• [EXERCISE DIRECTIONS]: One part of the entries below is wanted: the lines from the one containing "next run, changes" through the one containing "- via count decreases by a few percent". Write those out exactly and nothing else.

======

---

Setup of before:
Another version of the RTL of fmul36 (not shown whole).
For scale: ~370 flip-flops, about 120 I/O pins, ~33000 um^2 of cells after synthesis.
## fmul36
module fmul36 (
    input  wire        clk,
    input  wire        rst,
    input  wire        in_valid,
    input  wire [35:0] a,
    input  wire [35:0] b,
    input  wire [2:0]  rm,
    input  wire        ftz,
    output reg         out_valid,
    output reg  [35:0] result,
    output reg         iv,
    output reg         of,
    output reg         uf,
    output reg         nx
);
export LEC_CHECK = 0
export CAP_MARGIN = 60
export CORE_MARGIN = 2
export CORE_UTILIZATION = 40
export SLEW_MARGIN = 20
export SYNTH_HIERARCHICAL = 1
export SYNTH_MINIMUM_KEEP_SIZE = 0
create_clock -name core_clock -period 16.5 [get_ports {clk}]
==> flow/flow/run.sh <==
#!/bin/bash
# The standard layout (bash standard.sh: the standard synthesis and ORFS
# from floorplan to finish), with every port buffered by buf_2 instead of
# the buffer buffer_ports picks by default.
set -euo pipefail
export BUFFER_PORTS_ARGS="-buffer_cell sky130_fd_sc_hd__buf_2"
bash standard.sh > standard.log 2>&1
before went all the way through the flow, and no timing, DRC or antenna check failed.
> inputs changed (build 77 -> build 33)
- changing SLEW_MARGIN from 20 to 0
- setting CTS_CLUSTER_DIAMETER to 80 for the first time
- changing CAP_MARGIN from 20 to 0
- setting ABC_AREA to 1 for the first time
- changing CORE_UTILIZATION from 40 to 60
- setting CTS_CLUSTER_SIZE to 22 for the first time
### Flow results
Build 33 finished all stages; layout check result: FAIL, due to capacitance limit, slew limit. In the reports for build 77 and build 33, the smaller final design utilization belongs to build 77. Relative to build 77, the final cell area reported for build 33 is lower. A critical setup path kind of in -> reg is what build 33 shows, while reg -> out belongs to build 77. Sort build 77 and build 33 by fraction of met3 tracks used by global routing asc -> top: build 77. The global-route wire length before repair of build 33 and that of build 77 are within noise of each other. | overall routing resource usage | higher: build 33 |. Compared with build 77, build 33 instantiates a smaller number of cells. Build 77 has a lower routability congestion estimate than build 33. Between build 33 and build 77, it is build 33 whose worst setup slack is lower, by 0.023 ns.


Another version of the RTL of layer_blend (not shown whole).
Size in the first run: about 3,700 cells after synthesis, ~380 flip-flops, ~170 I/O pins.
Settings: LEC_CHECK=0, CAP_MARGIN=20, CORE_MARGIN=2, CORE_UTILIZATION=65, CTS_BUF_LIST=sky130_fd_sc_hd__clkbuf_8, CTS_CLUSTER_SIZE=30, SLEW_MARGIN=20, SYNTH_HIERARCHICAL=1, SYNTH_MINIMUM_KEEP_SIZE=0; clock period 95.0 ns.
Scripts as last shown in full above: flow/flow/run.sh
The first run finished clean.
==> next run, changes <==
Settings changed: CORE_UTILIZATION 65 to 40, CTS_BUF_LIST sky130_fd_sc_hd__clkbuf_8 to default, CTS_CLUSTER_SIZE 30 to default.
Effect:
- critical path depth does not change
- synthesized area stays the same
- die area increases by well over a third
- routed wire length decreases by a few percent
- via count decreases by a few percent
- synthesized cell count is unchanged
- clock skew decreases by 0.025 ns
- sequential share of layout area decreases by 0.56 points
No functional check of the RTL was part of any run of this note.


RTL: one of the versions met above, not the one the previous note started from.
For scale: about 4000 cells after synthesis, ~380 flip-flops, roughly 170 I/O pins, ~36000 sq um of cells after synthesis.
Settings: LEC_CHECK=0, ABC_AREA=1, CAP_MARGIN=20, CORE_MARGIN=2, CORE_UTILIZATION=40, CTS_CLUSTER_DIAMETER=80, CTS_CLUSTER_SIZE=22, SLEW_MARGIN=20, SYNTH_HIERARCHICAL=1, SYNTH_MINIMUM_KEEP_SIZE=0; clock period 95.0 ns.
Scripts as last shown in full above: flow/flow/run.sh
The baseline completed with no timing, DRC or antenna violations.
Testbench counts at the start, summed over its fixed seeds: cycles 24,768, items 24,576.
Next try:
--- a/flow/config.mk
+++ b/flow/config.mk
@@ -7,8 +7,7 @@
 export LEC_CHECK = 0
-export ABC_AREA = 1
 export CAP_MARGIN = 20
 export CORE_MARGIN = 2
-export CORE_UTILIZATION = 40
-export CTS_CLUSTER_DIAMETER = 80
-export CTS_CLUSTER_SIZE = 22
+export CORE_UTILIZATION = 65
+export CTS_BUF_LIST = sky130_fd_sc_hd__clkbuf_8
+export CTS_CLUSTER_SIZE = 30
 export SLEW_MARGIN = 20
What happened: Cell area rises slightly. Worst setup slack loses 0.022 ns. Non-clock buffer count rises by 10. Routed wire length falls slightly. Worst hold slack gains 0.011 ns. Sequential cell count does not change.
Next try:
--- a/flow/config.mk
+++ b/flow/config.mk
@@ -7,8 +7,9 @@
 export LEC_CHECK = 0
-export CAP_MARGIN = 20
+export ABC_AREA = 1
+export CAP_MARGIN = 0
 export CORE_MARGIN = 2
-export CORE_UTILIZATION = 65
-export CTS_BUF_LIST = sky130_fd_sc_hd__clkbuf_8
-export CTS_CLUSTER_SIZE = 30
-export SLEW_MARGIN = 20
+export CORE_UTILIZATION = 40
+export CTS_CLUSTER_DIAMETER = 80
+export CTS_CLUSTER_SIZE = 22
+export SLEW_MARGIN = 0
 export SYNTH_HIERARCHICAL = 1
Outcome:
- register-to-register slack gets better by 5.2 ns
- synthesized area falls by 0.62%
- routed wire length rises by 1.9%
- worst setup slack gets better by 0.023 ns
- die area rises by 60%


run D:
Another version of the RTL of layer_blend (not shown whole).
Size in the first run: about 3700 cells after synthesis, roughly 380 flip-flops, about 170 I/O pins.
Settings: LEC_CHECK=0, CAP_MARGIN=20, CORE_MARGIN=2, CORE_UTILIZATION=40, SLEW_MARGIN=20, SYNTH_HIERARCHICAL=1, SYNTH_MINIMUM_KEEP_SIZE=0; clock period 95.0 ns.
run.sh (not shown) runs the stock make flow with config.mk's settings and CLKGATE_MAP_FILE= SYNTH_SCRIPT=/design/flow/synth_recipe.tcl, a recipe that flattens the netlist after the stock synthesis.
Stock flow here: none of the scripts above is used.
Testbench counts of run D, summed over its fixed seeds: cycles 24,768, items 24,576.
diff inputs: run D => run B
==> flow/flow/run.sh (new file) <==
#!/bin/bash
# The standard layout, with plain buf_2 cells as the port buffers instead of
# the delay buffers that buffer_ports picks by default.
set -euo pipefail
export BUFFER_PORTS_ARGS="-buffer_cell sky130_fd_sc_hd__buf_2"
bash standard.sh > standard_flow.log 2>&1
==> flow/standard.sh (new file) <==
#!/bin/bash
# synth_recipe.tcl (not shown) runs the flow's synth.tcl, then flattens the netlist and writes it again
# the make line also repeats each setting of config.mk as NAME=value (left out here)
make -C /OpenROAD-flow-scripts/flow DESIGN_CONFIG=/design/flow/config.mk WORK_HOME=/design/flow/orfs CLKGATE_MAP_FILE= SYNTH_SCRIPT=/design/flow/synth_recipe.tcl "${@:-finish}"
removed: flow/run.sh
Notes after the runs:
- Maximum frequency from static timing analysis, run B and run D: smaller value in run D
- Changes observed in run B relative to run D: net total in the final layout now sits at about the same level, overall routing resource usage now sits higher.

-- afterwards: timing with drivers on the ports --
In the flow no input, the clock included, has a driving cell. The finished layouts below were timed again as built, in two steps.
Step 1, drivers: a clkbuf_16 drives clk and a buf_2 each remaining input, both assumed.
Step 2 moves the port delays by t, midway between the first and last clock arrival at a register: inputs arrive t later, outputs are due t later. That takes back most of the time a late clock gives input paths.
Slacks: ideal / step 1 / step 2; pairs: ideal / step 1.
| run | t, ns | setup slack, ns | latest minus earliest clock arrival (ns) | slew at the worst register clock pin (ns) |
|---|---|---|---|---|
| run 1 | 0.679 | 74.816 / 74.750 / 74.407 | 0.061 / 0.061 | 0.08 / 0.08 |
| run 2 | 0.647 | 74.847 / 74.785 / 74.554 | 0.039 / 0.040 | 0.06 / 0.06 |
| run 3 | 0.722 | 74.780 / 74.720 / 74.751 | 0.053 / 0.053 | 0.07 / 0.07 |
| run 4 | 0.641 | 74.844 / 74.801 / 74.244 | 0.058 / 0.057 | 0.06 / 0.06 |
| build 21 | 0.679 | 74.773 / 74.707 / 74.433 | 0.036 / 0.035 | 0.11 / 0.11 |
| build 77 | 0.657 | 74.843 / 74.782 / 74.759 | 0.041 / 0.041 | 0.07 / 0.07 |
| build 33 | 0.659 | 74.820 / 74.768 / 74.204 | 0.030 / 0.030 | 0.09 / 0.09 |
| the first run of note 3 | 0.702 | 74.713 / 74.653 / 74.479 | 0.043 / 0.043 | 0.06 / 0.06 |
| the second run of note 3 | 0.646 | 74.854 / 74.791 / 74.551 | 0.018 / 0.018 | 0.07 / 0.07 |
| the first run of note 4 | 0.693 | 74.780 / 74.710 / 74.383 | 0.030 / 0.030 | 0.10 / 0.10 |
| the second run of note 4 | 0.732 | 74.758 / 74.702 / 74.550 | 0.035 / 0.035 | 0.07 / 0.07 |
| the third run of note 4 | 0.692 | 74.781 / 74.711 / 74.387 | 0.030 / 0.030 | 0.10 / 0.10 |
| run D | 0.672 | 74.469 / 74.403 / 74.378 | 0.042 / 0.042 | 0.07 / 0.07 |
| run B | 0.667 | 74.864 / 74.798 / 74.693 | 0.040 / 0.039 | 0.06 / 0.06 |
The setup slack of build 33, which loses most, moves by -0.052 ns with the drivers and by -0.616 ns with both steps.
Source: an optimization exercise on an open RTL-to-GDS flow (aim: small area). Production flows keep margins and buffers that such runs may drop.
In this exercise RTL edits were held to simulation tests only and were not proved equivalent to the original.

// ring_rx
module ring_rx (
    input  wire         clk,
    input  wire         rst,
    input  wire         cg_valid,
    input  wire [9:0]   cg,
    output wire         hdr_valid,
    output wire [127:0] hdr_data,
    output wire         dat_valid,
    output wire [7:0]   dat_byte,
    output wire         blk_valid,
    output wire [7:0]   blk_node,
    output wire [7:0]   blk_kind,
    output wire [15:0]  blk_len,
    output wire [1:0]   blk_status,
    output wire         end_valid,
    output wire [1:0]   end_kind,
    output wire [1:0]   end_hdr,
    output reg  [31:0]  hdr_crc_errors,
    output reg  [31:0]  blk_crc_errors,
    output reg  [31:0]  batons_aborted,
    output reg  [31:0]  code_violations
);
clock: 20.0 ns
lec_check: 0
cap_margin: 20
core_margin: 2
core_utilization: 40
cts_buf_list: sky130_fd_sc_hd__clkbuf_8
cts_cluster_diameter: 100
cts_cluster_size: 15
place_density: 0.6
slew_margin: 20
standard.sh (not shown) runs the stock make flow with config.mk's settings and CLKGATE_MAP_FILE= SYNTH_SCRIPT=/design/flow/synth_recipe.tcl, a recipe that flattens the netlist after the stock synthesis.
==> flow/flow/run.sh <==
#!/bin/bash
# Standard ORFS layout with two changes:
#  - after the standard synthesis, the combinational logic is re-mapped for
#    area with ABC (registers and their names are kept exactly); several ABC
#    scripts are tried and the smallest netlist is used;
#  - buffer_ports puts the smallest plain buffer on every input and output.
set -euo pipefail
W=$(pwd)
R=$W/orfs/results/$FLOW_PLATFORM/ring_rx/base
export BUFFER_PORTS_ARGS="-buffer_cell sky130_fd_sc_hd__buf_1"

bash standard.sh synth > $W/log_1_standard_synth.log 2>&1

# Flip-flop and tie cell types in the standard netlist are kept.
KEEP=$(grep -oE '^ *sky130_fd_sc_hd__(dfxtp|edfxtp|dfrtp|dfstp|dfxbp|sdfxtp|conb)_[0-9]+' $R/1_2_yosys.v | sort -u | tr -d ' ' | tr '\n' ' ')
DU=$(make -s -C $FLOW_HOME DESIGN_CONFIG=$W/config.mk WORK_HOME=$W/orfs print-DONT_USE_CELLS 2>/dev/null | sed 's/^DONT_USE_CELLS: *//' || true)
cp $R/1_2_yosys.v $W/standard_1_2_yosys.v
best=""; best_area=""
for s in a1 a2 a3 a4; do
  LIB_FILE=$FLOW_HOME/platforms/$FLOW_PLATFORM/lib/sky130_fd_sc_hd__tt_025C_1v80.lib \
  IN_NETLIST=$W/standard_1_2_yosys.v OUT_NETLIST=$W/resyn_$s.v OUT_STAT=$W/resyn_stat_$s.txt \
  DESIGN_NAME=$FLOW_TOP KEEP_CELLS="$KEEP" DONT_USE_LIST="$DU" ABC_SCRIPT_FILE=$W/flow/$s.abc \
    yosys -c $W/flow/resyn.tcl > $W/log_2_resyn_$s.log 2>&1 &
done
wait
for s in a1 a2 a3 a4; do
  a=$(grep "Chip area for module '.$FLOW_TOP'" $W/resyn_stat_$s.txt | awk '{print $NF}' || true)
  echo "$s $a" >> $W/resyn_choice.txt
  if [[ -n "$a" && -s $W/resyn_$s.v ]]; then
    if [[ -z "$best" ]] || awk -v a="$a" -v b="$best_area" 'BEGIN{exit !(a<b)}'; then best=$s; best_area=$a; fi
  fi
done
echo "chosen $best $best_area" >> $W/resyn_choice.txt
if [[ -n "$best" ]]; then
  cp $W/resyn_$best.v $R/1_2_yosys.v
  touch $R/1_2_yosys.v
fi

bash standard.sh finish > $W/log_3_standard_finish.log 2>&1
Other scripts of this flow, unchanged in this note and not shown: flow/flow/a1.abc, flow/flow/a2.abc, flow/flow/a3.abc, flow/flow/a4.abc, flow/flow/resyn.tcl
The starting point produced a clean layout.
Rerun with:
- CORE_UTILIZATION: 40 -> 55
- PLACE_DENSITY: 0.6 -> 0.7
Effect: Register-to-register slack improves by 0.09 ns; design area decreases by 1.1%; fmax decreases by about 1.3%; die area decreases by about 27%; worst setup slack degrades by 0.18 ns; wire length decreases by 5.5%; global-route usage increases by 6.5 points; first-iteration DRC count increases by about 60%; via count increases by 0.98%; synthesized cell count is unchanged; final cell count decreases by about 5%.

* * *

ring_rx, a different RTL version from the one above (not shown whole).
For scale: about 320 I/O pins.
==> flow/config.mk <==
export PLATFORM = sky130hd
export DESIGN_NAME = ring_rx
export DESIGN_NICKNAME = ring_rx
export VERILOG_FILES = /design/flow/design.v
export SDC_FILE = /design/flow/constraint.sdc
export NUM_CORES = 4
export LEC_CHECK = 0
export CAP_MARGIN = 0
export CORE_MARGIN = 2
export CORE_UTILIZATION = 40
export CTS_BUF_LIST = sky130_fd_sc_hd__clkbuf_8
export CTS_CLUSTER_DIAMETER = 100
export CTS_CLUSTER_SIZE = 15
export GPL_TIMING_DRIVEN = 0
export PLACE_DENSITY = 0.6
export SLEW_MARGIN = 0
==> flow/constraint.sdc <==
create_clock -name core_clock -period 20.0 [get_ports {clk}]
set_input_delay 4.0000 -clock core_clock [delete_from_list [all_inputs] [get_ports {clk}]]
set_output_delay 4.0000 -clock core_clock [all_outputs]
set_load 0.01 [all_outputs]
==> flow/flow/run.sh <==
#!/bin/bash
# Standard ORFS layout with two changes:
#  - after the standard synthesis, the combinational logic is re-mapped for
#    area with ABC (registers and their names are kept exactly). Several ABC
#    scripts are tried; the smallest netlist that yosys proves equivalent to
#    the standard netlist is used (the standard netlist if none is).
#  - buffer_ports puts the smallest plain buffer on every input and output.
#  - the clock tree is built without dummy load cells.
set -euo pipefail
W=$(pwd)
R=$W/orfs/results/$FLOW_PLATFORM/ring_rx/base
LIB=$FLOW_HOME/platforms/$FLOW_PLATFORM/lib/sky130_fd_sc_hd__tt_025C_1v80.lib
export BUFFER_PORTS_ARGS="-buffer_cell sky130_fd_sc_hd__buf_1"
# Clock tree: same clustering as config.mk, without dummy load cells.
export CTS_ARGS="-sink_clustering_enable -repair_clock_nets -sink_clustering_size 15 -sink_clustering_max_diameter 100 -buf_list sky130_fd_sc_hd__clkbuf_8 -dont_use_dummy_load"

bash standard.sh synth > $W/log_1_standard_synth.log 2>&1

# Flip-flop and tie cell types in the standard netlist are kept.
KEEP=$(grep -oE '^ *sky130_fd_sc_hd__(dfxtp|edfxtp|dfrtp|dfstp|dfxbp|sdfxtp|conb)_[0-9]+' $R/1_2_yosys.v | sort -u | tr -d ' ' | tr '\n' ' ')
DU=$(make -s -C $FLOW_HOME DESIGN_CONFIG=$W/config.mk WORK_HOME=$W/orfs print-DONT_USE_CELLS 2>/dev/null | sed 's/^DONT_USE_CELLS: *//' || true)
cp $R/1_2_yosys.v $W/standard_1_2_yosys.v
SCRIPTS="g2 g3 g4 g5 h1 h3"
for s in $SCRIPTS; do
  LIB_FILE=$LIB IN_NETLIST=$W/standard_1_2_yosys.v OUT_NETLIST=$W/resyn_$s.v OUT_STAT=$W/resyn_stat_$s.txt \
  DESIGN_NAME=$FLOW_TOP KEEP_CELLS="$KEEP" DONT_USE_LIST="$DU" ABC_SCRIPT_FILE=$W/flow/$s.abc \
    timeout 900 yosys -c $W/flow/resyn.tcl > $W/log_2_resyn_$s.log 2>&1 &
done
wait || true
: > $W/resyn_choice.txt
for s in $SCRIPTS; do
  a=$(grep "Chip area for module '.$FLOW_TOP'" $W/resyn_stat_$s.txt 2>/dev/null | awk '{print $NF}' || true)
  if [[ -n "$a" && -s $W/resyn_$s.v ]]; then echo "$a $s" >> $W/resyn_choice.txt; fi
done
sort -g $W/resyn_choice.txt -o $W/resyn_choice.txt
chosen=""
while read -r a s; do
  if LIB_FILE=$LIB GOLD=$W/standard_1_2_yosys.v GATE=$W/resyn_$s.v DESIGN_NAME=$FLOW_TOP \
       timeout 900 yosys -c $W/flow/eq.tcl > $W/log_3_equiv_$s.log 2>&1; then
    chosen=$s; break
  fi
done < $W/resyn_choice.txt
echo "chosen: ${chosen:-standard}" >> $W/resyn_choice.txt
if [[ -n "$chosen" ]]; then
  cp $W/resyn_$chosen.v $R/1_2_yosys.v
  touch $R/1_2_yosys.v
fi

bash standard.sh finish > $W/log_4_standard_finish.log 2>&1
Other scripts of this flow, unchanged in this note and not shown: flow/flow/eq.tcl, flow/flow/g2.abc, flow/flow/g3.abc, flow/flow/g4.abc, flow/flow/g5.abc, flow/flow/h1.abc, flow/flow/h3.abc, flow/flow/resyn.tcl
The baseline passed the timing, design-rule and antenna checks.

======

• [WORKED SOLUTION]:
==> next run, changes <==
Settings changed: CORE_UTILIZATION 65 to 40, CTS_BUF_LIST sky130_fd_sc_hd__clkbuf_8 to default, CTS_CLUSTER_SIZE 30 to default.
Effect:
- critical path depth does not change
- synthesized area stays the same
- die area increases by well over a third
- routed wire length decreases by a few percent
- via count decreases by a few percent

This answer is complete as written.